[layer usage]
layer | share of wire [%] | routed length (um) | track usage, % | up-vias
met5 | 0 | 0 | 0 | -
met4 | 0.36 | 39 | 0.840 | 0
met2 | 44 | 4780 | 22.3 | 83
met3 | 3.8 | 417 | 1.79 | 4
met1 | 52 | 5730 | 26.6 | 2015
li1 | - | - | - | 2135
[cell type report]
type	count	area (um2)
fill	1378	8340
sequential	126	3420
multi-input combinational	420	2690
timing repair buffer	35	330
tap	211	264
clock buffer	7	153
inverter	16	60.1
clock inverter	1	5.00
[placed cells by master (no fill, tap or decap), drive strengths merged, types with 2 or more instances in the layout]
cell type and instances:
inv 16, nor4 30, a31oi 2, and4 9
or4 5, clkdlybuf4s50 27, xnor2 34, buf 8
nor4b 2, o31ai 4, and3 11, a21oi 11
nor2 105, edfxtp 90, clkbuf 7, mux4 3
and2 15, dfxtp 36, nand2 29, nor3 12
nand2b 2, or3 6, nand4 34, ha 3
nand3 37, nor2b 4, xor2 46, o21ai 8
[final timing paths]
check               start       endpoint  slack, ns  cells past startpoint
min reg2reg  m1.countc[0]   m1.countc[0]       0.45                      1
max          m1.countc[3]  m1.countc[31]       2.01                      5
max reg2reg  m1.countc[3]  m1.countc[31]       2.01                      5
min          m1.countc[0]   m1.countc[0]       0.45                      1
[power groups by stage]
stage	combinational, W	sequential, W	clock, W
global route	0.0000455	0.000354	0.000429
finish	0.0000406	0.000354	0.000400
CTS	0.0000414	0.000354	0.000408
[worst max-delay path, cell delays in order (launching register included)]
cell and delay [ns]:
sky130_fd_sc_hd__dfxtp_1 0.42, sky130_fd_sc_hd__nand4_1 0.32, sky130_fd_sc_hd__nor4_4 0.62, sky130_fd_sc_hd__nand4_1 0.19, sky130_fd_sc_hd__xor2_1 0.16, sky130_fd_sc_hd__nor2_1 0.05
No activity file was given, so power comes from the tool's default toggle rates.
==> ./design.v <==
`timescale 1ns/100ps
`timescale 1ns/100ps
`timescale 1ns/100ps
`timescale 1ns/100ps
`timescale 1ns/100ps
`timescale 1ns/100ps
module filter (
	input wire clk,
	input wire rst_n,
	input wire fc_valid,
	input wire [7:0] working_pixel,
	input signed [7:0] fc,
	input wire start,
	output reg [7:0] out_pixel,
	output reg out_valid,
	output reg [15:0] addr,
	output wire wen,
	output reg en,
	output wire [7:0] d
);
	wire signed [8:0] calc_pixel = {1'b0, working_pixel};
	parameter IDLE   = 3'b000;
	parameter READfc = 3'b001;
	parameter CALC   = 3'b010;
	parameter WAIT   = 3'b011;
	parameter OUTPUT = 3'b100;
	parameter PIXELCOUNT = 16'd65535;
	integer i, j;
	reg START, FC_valid, next_out_valid;
	reg [2:0] state, next_state;
	reg [2:0] fc_i, fc_j, next_fc_i, next_fc_j;
	reg [4:0] calc_count, next_calc_count;
	reg [7:0] pixel_i, pixel_j, next_pixel_i, next_pixel_j, next_outPixel;
	reg [15:0] pixel_count, next_pixel_count;
	reg [15:0] next_addr;
	reg signed [7:0] temp_fc, next_temp_fc;
	reg signed [7:0] FC[0:4][0:4];
	reg signed [7:0] next_FC[0:4][0:4];
	reg signed [15:0] temp_pixel, next_temp_pixel;
	reg signed [10:0] padded_i, padded_j, next_padded_i, next_padded_j;
	reg signed [10:0] ibound, jbound, next_ibound, next_jbound;
	assign wen = 1'b1;
	assign d = 8'd0;
	always @(posedge clk) begin
		en = 1;
		if( !rst_n ) begin
			START = 1'b0;
			FC_valid = 1'b0;
			state = IDLE;
			for(i=0; i<5; i=i+1) begin
				for(j=0; j<5; j=j+1) begin
					FC[i][j] = 8'd0;
				end
			end
			fc_i = 3'd0;
			fc_j = 3'd0;
			pixel_i = 8'd0;
			pixel_j = 8'd0;
			padded_i = -2;
			padded_j = -2;
			ibound = 11'd0;
			jbound = 11'd0;
			calc_count = 5'd0;
			out_pixel = 8'd0;
			out_valid = 1'b0;
			pixel_count = 16'd0;
			addr = 16'd0;
			temp_pixel = $signed(0);
			temp_fc = 4'd0;
		end else begin
			START = start;
			FC_valid = fc_valid;
			state = next_state;
			for(i=0; i<5; i=i+1) begin
				for(j=0; j<5; j=j+1) begin
					FC[i][j] = next_FC[i][j];
				end
			end
			fc_i = next_fc_i;
			fc_j = next_fc_j;
			pixel_i = next_pixel_i;
			pixel_j = next_pixel_j;
			padded_i = next_padded_i;
			padded_j = next_padded_j;
			ibound = next_ibound;
			jbound = next_jbound;
			calc_count = next_calc_count;
			out_pixel = next_outPixel;
			out_valid = next_out_valid;
			pixel_count = next_pixel_count;
			addr = next_addr;
			temp_pixel = next_temp_pixel;
			temp_fc = next_temp_fc;
		end
	end
	always @(*) begin
		next_fc_i = 8'd0;
		next_fc_j = 8'd0;
		next_pixel_i = 8'd0;
		next_pixel_j = 8'd0;
		next_padded_i = -2;
		next_padded_j = -2;
		next_ibound = -2;
		next_jbound = -2;
		next_calc_count = 5'd0;
		next_outPixel = 10'd0;
		next_pixel_count = 16'd0;
		next_addr = 16'd0;	
		next_temp_pixel = $signed(0);
		next_temp_fc = 4'd0;
		next_state = IDLE;
		next_out_valid = 1'b0;
		for(i=0; i<5; i=i+1) begin
			for(j=0; j<5; j=j+1) begin
				next_FC[i][j] = FC[i][j];
			end
		end
		case (state)
			IDLE: begin
				next_fc_i = 8'd0;
				next_fc_j = 8'd0;
				next_pixel_i = 8'd0;
				next_pixel_j = 8'd0;
				next_padded_i = -2;
				next_padded_j = -2;
				next_ibound = -2;
				next_jbound = -2;
				next_calc_count = 5'd0;
				next_outPixel = 10'd0;
				next_pixel_count = 16'd0;
				next_addr = 16'd0;	
				next_temp_pixel = $signed(0);
				next_temp_fc = 4'd0;
				next_out_valid = 1'b0;
				for(i=0; i<5; i=i+1) begin
					for(j=0; j<5; j=j+1) begin
						next_FC[i][j] = FC[i][j];
					end
				end
				if(START) begin
					next_state = READfc;
				end else begin
					next_state = IDLE;
				end
			end
			READfc: begin
				next_pixel_i = 8'd0;
				next_pixel_j = 8'd0;
				next_padded_i = -2;
				next_padded_j = -2;
				next_ibound = -2;
				next_jbound = -2;
				next_calc_count = 5'd0;
				next_outPixel = 10'd0;
				next_pixel_count = 16'd0;
				next_addr = 16'd0;	
				next_temp_pixel = $signed(0);
				next_out_valid = 1'b0;
				for(i=0; i<5; i=i+1) begin
					for(j=0; j<5; j=j+1) begin
						if(i==fc_i && j==fc_j)begin
							next_FC[i][j] = temp_fc;
						end else begin
							next_FC[i][j] = FC[i][j];
						end
					end
				end
				if(FC_valid && START) begin
					if( fc_i >= 3'd4 && fc_j >= 3'd4 ) begin
						next_fc_i = 3'd0;
						next_fc_j = 3'd0;
					end else if( fc_j >= 3'd4 ) begin
						next_fc_i = fc_i + 3'd1;
						next_fc_j = 3'd0;
					end else begin
						next_fc_i = fc_i;
						next_fc_j = fc_j + 3'd1;
					end
					next_state = READfc;
					next_temp_fc = fc;
				end else begin
					next_fc_i = 3'd0;
					next_fc_j = 3'd0;
					next_temp_fc = 4'd0;
					next_state = CALC;
				end
			end
			CALC: begin
				next_addr = addr;	
				next_temp_fc = 4'd0;
				next_out_valid = 1'b0;
				for(i=0; i<5; i=i+1) begin
					for(j=0; j<5; j=j+1) begin
						next_FC[i][j] = FC[i][j];
					end
				end
				next_fc_i = fc_i;
				next_fc_j = fc_j;
				next_pixel_i = pixel_i;
				next_pixel_j = pixel_j;
				next_padded_i = padded_i;
				next_padded_j = padded_j;
				next_ibound = ibound;
				next_jbound = jbound;
				next_outPixel = 8'd0;
				next_pixel_count = pixel_count;
				next_calc_count = calc_count + 5'd1;
				next_state = CALC;
				next_temp_pixel = $signed(0);
				if(padded_i<$signed(0) || padded_j<$signed(0) || padded_i>$signed(255) || padded_j>$signed(255)) begin
					next_addr = 15'd0;
				end else begin
					next_addr = (padded_i << 8 ) + padded_j;
				end
				if( padded_i >= $signed(pixel_i + 10'd2) && padded_j >= $signed(pixel_j + 10'd2) ) begin
					next_padded_i = padded_i;
					next_padded_j = padded_j;
				end else if( padded_j >= $signed(pixel_j + 10'd2) ) begin
					next_padded_i = padded_i + 8'd1;
					next_padded_j = pixel_j - $signed(10'd2);
				end else begin
					next_padded_i = padded_i;
					next_padded_j = padded_j + $signed(10'd1);
				end
				if(calc_count < 5'd2) begin
					next_temp_pixel = $signed(0);
					next_ibound = ibound;
					next_jbound = jbound;
				end else begin
					if( ibound < $signed(0) || jbound < $signed(0) || ibound > $signed(255) || jbound > $signed(255)) begin
						next_temp_pixel = temp_pixel;
					end else begin
						next_temp_pixel = temp_pixel + calc_pixel * FC[fc_i][fc_j];
					end
					if( ibound >= $signed(pixel_i + 2) && jbound >= $signed(pixel_j + 2) ) begin
						next_ibound = ibound;
						next_jbound = jbound;
					end else if( jbound >= $signed(pixel_j + 2) ) begin
						next_ibound = ibound + $signed(10'd1);
						next_jbound = pixel_j - $signed(10'd2);
					end else begin
						next_ibound = ibound;
						next_jbound = jbound + $signed(10'd1);
					end
					if( fc_i >= 3'd4 && fc_j >= 3'd4 ) begin
						next_fc_i = 3'd0;
						next_fc_j = 3'd0;
						next_state = OUTPUT;
					end else if( fc_j >= 3'd4 ) begin
						next_fc_i = fc_i + 3'd1;
						next_fc_j = 3'd0;
					end else begin
						next_fc_i = fc_i;
						next_fc_j = fc_j + 3'd1;
					end
				end
			end
			WAIT: begin
				next_out_valid = 1'b1;
				next_calc_count = 5'd0;
				next_addr = 16'd0;	
				next_temp_fc = 4'd0;
				for(i=0; i<5; i=i+1) begin
					for(j=0; j<5; j=j+1) begin
						next_FC[i][j] = FC[i][j];
					end
				end
				next_temp_pixel = temp_pixel;
				next_outPixel = out_pixel;
				next_pixel_count = pixel_count + 16'd1;
				next_fc_i = 3'd0;
				next_fc_j = 3'd0;
				next_pixel_i = pixel_i;
				next_pixel_j = pixel_j;
				next_padded_i = padded_i;
				next_padded_j = padded_j;
				next_ibound = ibound;
				next_jbound = jbound;
				next_state = CALC;
			end
			OUTPUT: begin
				next_calc_count = 5'd0;
				next_addr = 16'd0;	
				next_temp_fc = 4'd0;
				for(i=0; i<5; i=i+1) begin
					for(j=0; j<5; j=j+1) begin
						next_FC[i][j] = FC[i][j];
					end
				end
				next_fc_i = 3'd0;
				next_fc_j = 3'd0;
				next_temp_pixel = temp_pixel;
				next_outPixel = out_pixel;
				next_pixel_count = pixel_count + 16'd1;
				if(pixel_count > PIXELCOUNT) begin
					next_out_valid = 1'b0;
					next_state = IDLE;
				end else begin
					next_out_valid = 1'b0;
					next_state = WAIT;
					if(temp_pixel > $signed(255))begin
						next_outPixel = 255;
					end else if(temp_pixel < $signed(0))begin
						next_outPixel = 0;
					end else begin
						next_outPixel = temp_pixel;
					end
					if( pixel_i >= 8'd255 && pixel_j >= 8'd255 ) begin
						next_pixel_i = 8'd0;
						next_pixel_j = 8'd0;
						next_padded_i = -2;
						next_padded_j = -2;
						next_ibound = -2;
						next_jbound = -2;
					end else if( pixel_j >= 8'd255 ) begin
						next_pixel_i = pixel_i + 8'd1;
						next_pixel_j = 8'd0;
						next_padded_i = pixel_i + 8'd1 - 2;
						next_padded_j = -2;
						next_ibound = pixel_i + 8'd1 - 2;
						next_jbound = -2;
					end else begin
						next_pixel_i = pixel_i;
						next_pixel_j = pixel_j + 8'd1;
						next_padded_i = pixel_i - 2;
						next_padded_j = pixel_j + 8'd1 - 2;
						next_ibound = pixel_i - 2;
						next_jbound = pixel_j + 8'd1 - 2;
					end
				end
			end
		endcase
	end
endmodule
==> ./run.sh <==
#!/bin/bash
# OpenROAD 26Q1-2900-gdf79404cd8, Yosys 0.63+post, stock flow scripts
make -C /OpenROAD-flow-scripts/flow DESIGN_CONFIG=/design/flow/config.mk WORK_HOME=/design/flow/orfs finish
==> ./config.mk <==
export PLATFORM = sky130hd
export DESIGN_NAME = filter
export DESIGN_NICKNAME = filter
export VERILOG_FILES = /design/flow/design.v
export SDC_FILE = /design/flow/constraint.sdc
export NUM_CORES = 4
export LEC_CHECK = 1
export CORE_UTILIZATION = 50
==> ./constraint.sdc <==
current_design filter

set clk_period 17.6
set clk_io_pct 0.2

create_clock -name clk0 -period $clk_period [get_ports {clk}]

set non_clock_inputs [all_inputs -no_clocks]
set_input_delay [expr $clk_period * $clk_io_pct] -clock clk0 $non_clock_inputs
set_output_delay [expr $clk_period * $clk_io_pct] -clock clk0 [all_outputs]
==> run summary <==
Status on the layout run. Detailed placer's ending HPWL landed at 40700 um. Setup repair after global routing left no endpoint under its margin. The worst path in the final design needs a cycle of approximately 8900 ps, including I/O delays and setup. The die covers 39700 sq um. Wire length of the first global-routing pass landed at 91700 um. Count of boundary I/O pins landed at between 50 and 60. Dividing total power by cell area gives a power density of roughly 79 nW/um^2. In this build the clock could be raised as far as 0.113 GHz. Total routing resource utilization after global routing landed at a little under a third. Final hold analysis gives a worst-case slack of 446 ps. Mean instance size in the synthesized netlist landed at between 8 and 9 sq um. On the final layout, the worst clock skew is 14.2 ps.

Measured on the finished design, the core utilization comes to between 50 and 60%. Per the run report, area growth between synthesis and finish was 11.7%. Arithmetic-cell share of the synthesized area counting full adders, half adders and majority gates landed at a little over an eighth.

The netlist uses 77 different library cells. Basic-gate share of the synthesized area counting and, or, nand and nor cells landed at 20.2%. The detail route stage leaves a number of antenna-violating nets equal to 0. Looking at the cell usage after synthesis, the top flip-flop cell is sky130_fd_sc_hd__dfxtp_1. The clock tree synthesis step divided the H-tree into 2 levels. Of the cells placed in the final design, the portion with a size suffix greater than 1 is 6.89%. Share of async-settable or async-resettable flops after synthesis landed at 0%. Total congestion overflow landed at 0. The detailed router finished its first iteration with roughly 1300 violations. Normalized max-slew margin landed at 31.1%. After layout, the worst setup slack is 8720 ps. Power consumption landed at 1.72 mW. Count of final max-slew check failures landed at 0. The launch point of the worst register-to-register path is recorded as fc_i[2]$_SDFFE_PN0P_. The worst setup path is launched from a flip-flop. Area of the mapped netlist landed at approximately 19000 sq um.

Looking at hold timing, the worst path starts from calc_count[0]$_SDFF_PN0_. Xor/xnor share of the synthesized area landed at 3.08%. Pin count of the biggest net entering global routing landed at 113. X dimension of the die landed at 199 um. Clock-pin slew of the registers on the worst-case setup and hold paths landed at 60 ps. Final number of setup-violating endpoints landed at 0.

Per the detail_route report, DRC violations left total 0. Counting flops with a built-in enable in the synthesized netlist gives 0. Average vias per placed instance landed at about 6.

The later pin in the worst-skew pair is clocked with a latency of 570 ps. Sequential-to-total area share from yosys stat landed at 33.7%. Number of setup buffers added after CTS landed at 0. Count of endpoints failing hold in the final timing report landed at 0.

The floorplan step set the die height to 199 um. Per the gpl log, the routability congestion estimate is about 0.94. Number of antenna cells inserted landed at 0.

Average wire length per cell after detail routing landed at 20.4 um. Post-route clock period utilization landed at 50.5%. Worst voltage drop across the vdd grid landed at 71.0 uV. Area of the synthesized netlist per yosys stat landed at around 19000 sq um. Number of sinks handled by clock tree synthesis landed at ~330.

Warning total across the stage logs landed at 39. Slew at the pin closest to its max-slew limit landed at approximately 1000 ps. The power report puts the leakage power at 8.33 nW. The number of global-route vias before repair was about 16000.

Counting the buffers created by CTS gives 38. The run reported a max-capacitance violation count of 0. Largest buffer count on any clock path landed at 3. For reference, the mux area share after synthesis is 7.80%. Per the STA report, the cell with the highest stage delay on the worst path is sky130_fd_sc_hd__fa_1.

For reference, the top logic cell family by area is simple AND/OR/NAND/NOR gates. Of all nets on the critical path, the largest fanout is 43. STA classifies the critical path endpoint as a flip-flop. The routed layout has 16968 vias. The final layout report lists a filler cell count of 3397. The worst setup path is of the reg2reg kind. Fraction of the core area occupied by cells at floorplan landed at 51.2%. The core region is 37900 sq um. The min-delay analysis places its worst path in the category reg2reg.

The warning tally printed by Yosys for this design is 3. Per the synthesis report, the AND-OR/OR-AND share of the synthesized area is 16.5%. For this run, the slowest stage of the critical path takes 560 ps.

Floorplan row count landed at 71. Flip-flop and latch count after synthesis landed at 327. Arrival time reported for the critical path endpoint landed at 9330 ps. Per STA, the startpoint of the critical path is fc_i[2]$_SDFFE_PN0P_. For this design, the CTS-stage hold fixing added 0 buffers. TritonCTS built the clock tree. The flow ran to the end, and the final reports show no timing, DRC or antenna violations. Post-CTS repair ended up resizing 0 cells. Number of antenna violations at the first check in global routing landed at 0. Iteration count of the initial detailed-routing pass landed at 8.

Post-detailed-routing wire length landed at a little under 60000 um. Per the Yosys statistics, synthesis produced 2357 cells. Among the stages of the critical path, the cell type that occurs most often is sky130_fd_sc_hd__fa_1. Per the post-place timing report, worst setup slack is 8750 ps.

Per the CTS log, the root buffer master is sky130_fd_sc_hd__clkbuf_16. The critical path endpoint has a required time of 18050 ps. Number of port buffers landed at 44. Synthesized instance count landed at ~2400. The final layout reports a setup TNS of 0 ps.
layer usage:
| metal | wire length [um] | share of wire [%] | GRT usage (%) | vias to the layer above |
|---|---|---|---|---|
| li1 | - | - | - | 8199 |
| met4 | 1410 | 2.4 | 6.81 | 0 |
| met1 | 27800 | 47 | 49.6 | 8078 |
| met2 | 24600 | 42 | 43.7 | 597 |
| met3 | 5180 | 8.8 | 8.71 | 94 |
| met5 | 0 | 0 | 0 | - |
worst max-delay path, delay by kind of cell, from the launching register on:
kind	cells	cell delay (ps)
XOR/XNOR	1	180
AND/OR/NAND/NOR	3	430
buffers and inverters	6	1070
AND-OR/OR-AND	10	2450
flip-flops	1	540
adder cells (fa/ha/maj)	9	4050
logic make-up after synthesis:
logic type | Yosys count
AND-OR/OR-AND | 520
XOR/XNOR | 65
adder cells (fa/ha/maj) | 174
buffers and inverters | 266
flip-flops | 327
multiplexers | 146
other | 2
AND/OR/NAND/NOR | 857
placed cells by master, fill, tap and decap left out, types with 6 or more instances in the layout:
cell type	Yosys	layout
sky130_fd_sc_hd__dfxtp_1	327	327
sky130_fd_sc_hd__nand2_1	304	304
sky130_fd_sc_hd__nor2_1	244	244
sky130_fd_sc_hd__a21oi_1	197	197
sky130_fd_sc_hd__mux2i_1	129	129
sky130_fd_sc_hd__o21ai_0	124	123
sky130_fd_sc_hd__ha_1	121	120
sky130_fd_sc_hd__inv_1	114	114
sky130_fd_sc_hd__nand3_1	68	68
sky130_fd_sc_hd__fa_1	53	53
sky130_fd_sc_hd__buf_4	12	53
sky130_fd_sc_hd__clkdlybuf4s50_1	0	43
sky130_fd_sc_hd__clkbuf_16	0	39
sky130_fd_sc_hd__and2_1	38	38
sky130_fd_sc_hd__nor3_1	37	37
sky130_fd_sc_hd__xnor2_1	34	34
sky130_fd_sc_hd__nand4_1	33	33
sky130_fd_sc_hd__nor2b_1	31	31
sky130_fd_sc_hd__and3_1	30	30
sky130_fd_sc_hd__a31oi_1	31	30
sky130_fd_sc_hd__xor2_1	27	27
sky130_fd_sc_hd__a22oi_1	23	23
sky130_fd_sc_hd__o211ai_1	17	17
sky130_fd_sc_hd__a21o_1	14	14
sky130_fd_sc_hd__mux2_2	14	14
sky130_fd_sc_hd__nand2b_1	14	14
sky130_fd_sc_hd__clkbuf_8	0	13
sky130_fd_sc_hd__or3_1	12	12
sky130_fd_sc_hd__a221oi_1	11	11
sky130_fd_sc_hd__a311oi_1	11	11
sky130_fd_sc_hd__nor4_1	11	11
sky130_fd_sc_hd__a22o_1	10	10
sky130_fd_sc_hd__a32oi_1	10	10
sky130_fd_sc_hd__conb_1	2	10
sky130_fd_sc_hd__o31ai_1	8	8
sky130_fd_sc_hd__nand3b_1	6	6
sky130_fd_sc_hd__nor3b_1	6	6
sky130_fd_sc_hd__and4_1	6	6
synth_stat cells (12+ instances only):
cell type                  instances  area, sq um
sky130_fd_sc_hd__buf_4            12         90.1
sky130_fd_sc_hd__xnor2_1          34          298
sky130_fd_sc_hd__a21o_1           14          105
sky130_fd_sc_hd__mux2i_1         129         1290
sky130_fd_sc_hd__nor3_1           37          185
sky130_fd_sc_hd__nand3_1          68          340
sky130_fd_sc_hd__clkbuf_1        101          379
sky130_fd_sc_hd__nor2_1          244          916
sky130_fd_sc_hd__ha_1            121         1510
sky130_fd_sc_hd__nand2_1         304         1140
sky130_fd_sc_hd__mux2_2           14          158
sky130_fd_sc_hd__buf_1            18         67.6
sky130_fd_sc_hd__and3_1           30          188
sky130_fd_sc_hd__nor2b_1          31          194
sky130_fd_sc_hd__o211ai_1         17          128
sky130_fd_sc_hd__fa_1             53         1060
sky130_fd_sc_hd__o21ai_0         124          621
sky130_fd_sc_hd__or3_1            12         75.1
sky130_fd_sc_hd__dfxtp_1         327         6550
sky130_fd_sc_hd__nand4_1          33          206
sky130_fd_sc_hd__xor2_1           27          236
sky130_fd_sc_hd__a31oi_1          31          194
sky130_fd_sc_hd__nand2b_1         14         87.6
sky130_fd_sc_hd__and2_1           38          238
sky130_fd_sc_hd__a21oi_1         197          986
sky130_fd_sc_hd__inv_1           114          428
sky130_fd_sc_hd__buf_2            18         90.1
sky130_fd_sc_hd__a22oi_1          23          173
power breakdown:
part           internal [mW]  switching (mW)
clock network          0.535           0.332
logic                 0.0316          0.0559
registers              0.748          0.0126
metrics by stage:
stage,cell area [sq um],instances
2_1_floorplan,19500,2365
3_3_place_gp,20300,2824
3_5_place_dp,20300,2824
4_1_cts,21700,2892
5_1_grt,21700,2892
6_report,21700,2892
state kept, by name, indices dropped and copies added (netlist names), 3 cells and up:
name and cells:
FC 200, addr 16, calc_count 5, fc_i 3
fc_j 3, ibound 11, jbound 11, out_pixel 8
padded_i 11, padded_j 11, pixel_i 8, pixel_j 8
state 5, temp_fc 8, temp_pixel 16
final timing paths:
path                                                    end  slack [ps]  cells after the start
worst max-delay path            temp_pixel[14]$_SDFFE_PN0P_        8720                     29
worst min-delay path               calc_count[0]$_SDFF_PN0_         450                      1
worst max register to register  temp_pixel[14]$_SDFFE_PN0P_        8720                     29
worst min register to register     calc_count[0]$_SDFF_PN0_         450                      1
final cells by class:
| class | instances | area [sq um] | area share, % |
|---|---|---|---|
| multi-input cells | 1772 | 11900 | 54.7 |
| clock inverters | 11 | 199 | 0.916 |
| clock buffers | 57 | 1170 | 5.41 |
| well taps | 511 | 639 | 2.95 |
| inverters | 117 | 447 | 2.06 |
| repair buffers | 97 | 833 | 3.84 |
| flip-flops and latches | 327 | 6550 | 30.2 |
Power is estimated from default activity; no workload was simulated.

------------------------

▸ TO DO: The lines above starting at the one that contains "fc_i = next_fc_i;" and ending at the one that contains "out_pixel = next_outPixel;" must be transcribed exactly, and no other lines may appear.

▸ ANSWER SPACE:
			fc_i = next_fc_i;
			fc_j = next_fc_j;
			pixel_i = next_pixel_i;
			pixel_j = next_pixel_j;
			padded_i = next_padded_i;
			padded_j = next_padded_j;
			ibound = next_ibound;
			jbound = next_jbound;
			calc_count = next_calc_count;
			out_pixel = next_outPixel;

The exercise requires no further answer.